## KNN Modeling: Further Data Preprocessing

We implemented a KNN-based recommender, where the user selects a reference county, and the algorithm recommends the *k* nearest counties with the smallest Euclidean distance among the featuers:

$$
d(p, q) = \sqrt{\sum_{i=1}^{n} (p_i - q_i)^2}
$$

While we did consider and test other metircs like cosine similarity, we figured directionality was less important than overall proximity for this particular problem. The data is continuous and densely contained, so that the magnitude of each feature vector should be captured.

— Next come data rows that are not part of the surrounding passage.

===== src/rtl/btn_cond.sv =====
// Parallel input conditioner: 2-FF synchroniser, shared prescaled sample tick,
// STABLE-sample debounce, with per-bit rise/fall pulses and a clearable pressed latch.
module btn_cond #(
  parameter int unsigned WIDTH    = 32,
  parameter int unsigned TICK_DIV = 1000,
  parameter int unsigned TICK_W   = 16,
  parameter int unsigned STABLE   = 4
) (
  input  logic             clk,
  input  logic             reset,
  input  logic [WIDTH-1:0] din,
  input  logic [WIDTH-1:0] clr,
  output logic [WIDTH-1:0] dout,
  output logic [WIDTH-1:0] rise,
  output logic [WIDTH-1:0] fall,
  output logic [WIDTH-1:0] pressed,
  output logic             tick
);

  localparam logic [TICK_W-1:0] TICK_LAST = TICK_W'(TICK_DIV - 1);

  logic [WIDTH-1:0]  s1_q, s2_q;
  logic [TICK_W-1:0] cnt_q, cnt_d;
  logic              tick_q, tick_d;
  logic [WIDTH-1:0]  hist_q [STABLE];
  logic [WIDTH-1:0]  hist_d [STABLE];
  logic [WIDTH-1:0]  dout_q, dout_d;
  logic [WIDTH-1:0]  rise_q, rise_d;
  logic [WIDTH-1:0]  fall_q, fall_d;
  logic [WIDTH-1:0]  pressed_q, pressed_d;
  logic [WIDTH-1:0]  all1, all0;

  always_comb begin
    cnt_d  = (cnt_q == TICK_LAST) ? '0 : cnt_q + TICK_W'(1);
    tick_d = (cnt_q == TICK_LAST);

    for (int unsigned k = 0; k < STABLE; k++) begin
      hist_d[k] = hist_q[k];
    end
    if (tick_q) begin
      hist_d[0] = s2_q;
      for (int unsigned k = 1; k < STABLE; k++) begin
        hist_d[k] = hist_q[k-1];
      end
    end

    // Level decision uses the post-shift history so dout moves on the sampling edge itself.
    all1 = '1;
    all0 = '1;
    for (int unsigned k = 0; k < STABLE; k++) begin
      all1 = all1 & hist_d[k];
      all0 = all0 & ~hist_d[k];
    end

    dout_d = dout_q;
    if (tick_q) begin
      dout_d = (dout_q | all1) & ~all0;
    end

    rise_d    = dout_d & ~dout_q;
    fall_d    = ~dout_d & dout_q;
    pressed_d = (pressed_q & ~clr) | rise_d;
  end

  always_ff @(posedge clk or negedge reset) begin
    if (!reset) begin
      s1_q      <= '0;
      s2_q      <= '0;
      cnt_q     <= '0;
      tick_q    <= 1'b0;
      dout_q    <= '0;
      rise_q    <= '0;
      fall_q    <= '0;
      pressed_q <= '0;
      for (int unsigned k = 0; k < STABLE; k++) begin
        hist_q[k] <= '0;
      end
    end else begin
      s1_q      <= din;
      s2_q      <= s1_q;
      cnt_q     <= cnt_d;
      tick_q    <= tick_d;
      dout_q    <= dout_d;
      rise_q    <= rise_d;
      fall_q    <= fall_d;
      pressed_q <= pressed_d;
      for (int unsigned k = 0; k < STABLE; k++) begin
        hist_q[k] <= hist_d[k];
      end
    end
  end

  assign dout    = dout_q;
  assign rise    = rise_q;
  assign fall    = fall_q;
  assign pressed = pressed_q;
  assign tick    = tick_q;

endmodule
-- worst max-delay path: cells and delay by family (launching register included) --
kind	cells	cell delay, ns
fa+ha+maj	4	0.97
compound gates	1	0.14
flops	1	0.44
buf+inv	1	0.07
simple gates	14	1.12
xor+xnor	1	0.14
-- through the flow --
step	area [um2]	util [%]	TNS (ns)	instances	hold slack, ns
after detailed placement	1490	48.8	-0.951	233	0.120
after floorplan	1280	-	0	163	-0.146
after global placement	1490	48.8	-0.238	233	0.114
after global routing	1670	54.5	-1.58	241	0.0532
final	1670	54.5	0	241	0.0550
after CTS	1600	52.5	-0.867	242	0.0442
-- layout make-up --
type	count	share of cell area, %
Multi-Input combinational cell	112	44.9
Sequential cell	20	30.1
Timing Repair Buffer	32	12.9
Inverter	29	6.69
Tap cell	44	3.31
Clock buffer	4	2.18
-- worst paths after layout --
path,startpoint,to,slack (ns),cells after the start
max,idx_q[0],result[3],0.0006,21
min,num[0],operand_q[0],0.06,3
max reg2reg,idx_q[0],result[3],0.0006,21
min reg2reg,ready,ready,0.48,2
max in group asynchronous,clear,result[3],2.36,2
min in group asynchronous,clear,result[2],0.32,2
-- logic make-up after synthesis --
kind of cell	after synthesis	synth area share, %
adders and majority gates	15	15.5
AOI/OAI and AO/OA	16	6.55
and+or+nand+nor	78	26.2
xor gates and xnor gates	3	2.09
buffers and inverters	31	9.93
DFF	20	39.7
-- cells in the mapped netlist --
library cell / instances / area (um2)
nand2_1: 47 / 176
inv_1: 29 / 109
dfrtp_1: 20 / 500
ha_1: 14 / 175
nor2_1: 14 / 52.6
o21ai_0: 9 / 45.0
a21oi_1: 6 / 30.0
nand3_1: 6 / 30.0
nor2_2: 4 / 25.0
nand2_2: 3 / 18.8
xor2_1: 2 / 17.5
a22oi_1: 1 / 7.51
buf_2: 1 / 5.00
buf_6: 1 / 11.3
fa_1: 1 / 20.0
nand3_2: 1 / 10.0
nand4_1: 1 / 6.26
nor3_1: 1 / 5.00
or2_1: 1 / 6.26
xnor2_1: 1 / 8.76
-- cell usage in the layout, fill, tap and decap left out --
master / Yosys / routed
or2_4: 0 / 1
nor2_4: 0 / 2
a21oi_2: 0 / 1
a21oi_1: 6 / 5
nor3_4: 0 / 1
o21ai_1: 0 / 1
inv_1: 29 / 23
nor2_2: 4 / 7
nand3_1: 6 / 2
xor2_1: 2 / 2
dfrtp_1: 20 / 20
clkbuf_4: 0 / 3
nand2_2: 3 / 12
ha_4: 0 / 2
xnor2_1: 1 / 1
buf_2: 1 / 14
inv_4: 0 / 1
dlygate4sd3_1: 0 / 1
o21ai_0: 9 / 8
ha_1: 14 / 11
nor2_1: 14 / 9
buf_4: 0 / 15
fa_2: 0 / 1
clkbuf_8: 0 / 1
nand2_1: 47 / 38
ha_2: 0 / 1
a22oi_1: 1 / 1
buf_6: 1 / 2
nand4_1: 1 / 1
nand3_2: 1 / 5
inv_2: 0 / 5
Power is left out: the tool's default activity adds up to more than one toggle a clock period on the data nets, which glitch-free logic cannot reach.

Since we are working with Euclidean distance calculations, normalizing the data is crucial so that one feature does not contribute significantly more than another. We applied a min-max scaler to transform each feature to a range of $[0,1]$:

$$
x' = \frac{x - x_{\text{min}}}{x_{\text{max}} - x_{\text{min}}}
$$


In [None]:
from sklearn.preprocessing import MinMaxScaler

# Normalizing the data
numeric_cols = ["Poverty_Percent","Bachelor_Or_Higher","Unemployment_Rate","Median_Income","Avg_Temp","Avg_Precipitation","Crime_Rate_Per_100000","Walkability","Population_Density"]
clean_data_norm = combined_data.copy()
clean_data_norm.drop(columns=["Population_Estimate","Land_Area"], inplace=True)
clean_data_norm[numeric_cols] = MinMaxScaler().fit_transform(combined_data[numeric_cols])
print(clean_data_norm.head())

## County-to-County Recommender

After normalizing the data, we are ready to build and run the model. Note the choice of using `metric = "euclidean"`, reasoned earlier, and the choice of `algorithm = "brute"`, an exhaustive search algorithm which computes the distance between the input and every vector in the data set. This simple and straightforward approach performs better with high dimensionality, and is affordable given our relatively small size of the data set (~3000 counties). Our first system benefits from being intuitive (finding the most numerically similar counties) and easy to implement.

In [None]:

from sklearn.neighbors import NearestNeighbors
import warnings
warnings.filterwarnings('ignore')


# Fitting the KNN model
data_matrix = clean_data_norm[numeric_cols]
model_knn = NearestNeighbors(metric = "euclidean", algorithm = "brute")
model_knn.fit(data_matrix)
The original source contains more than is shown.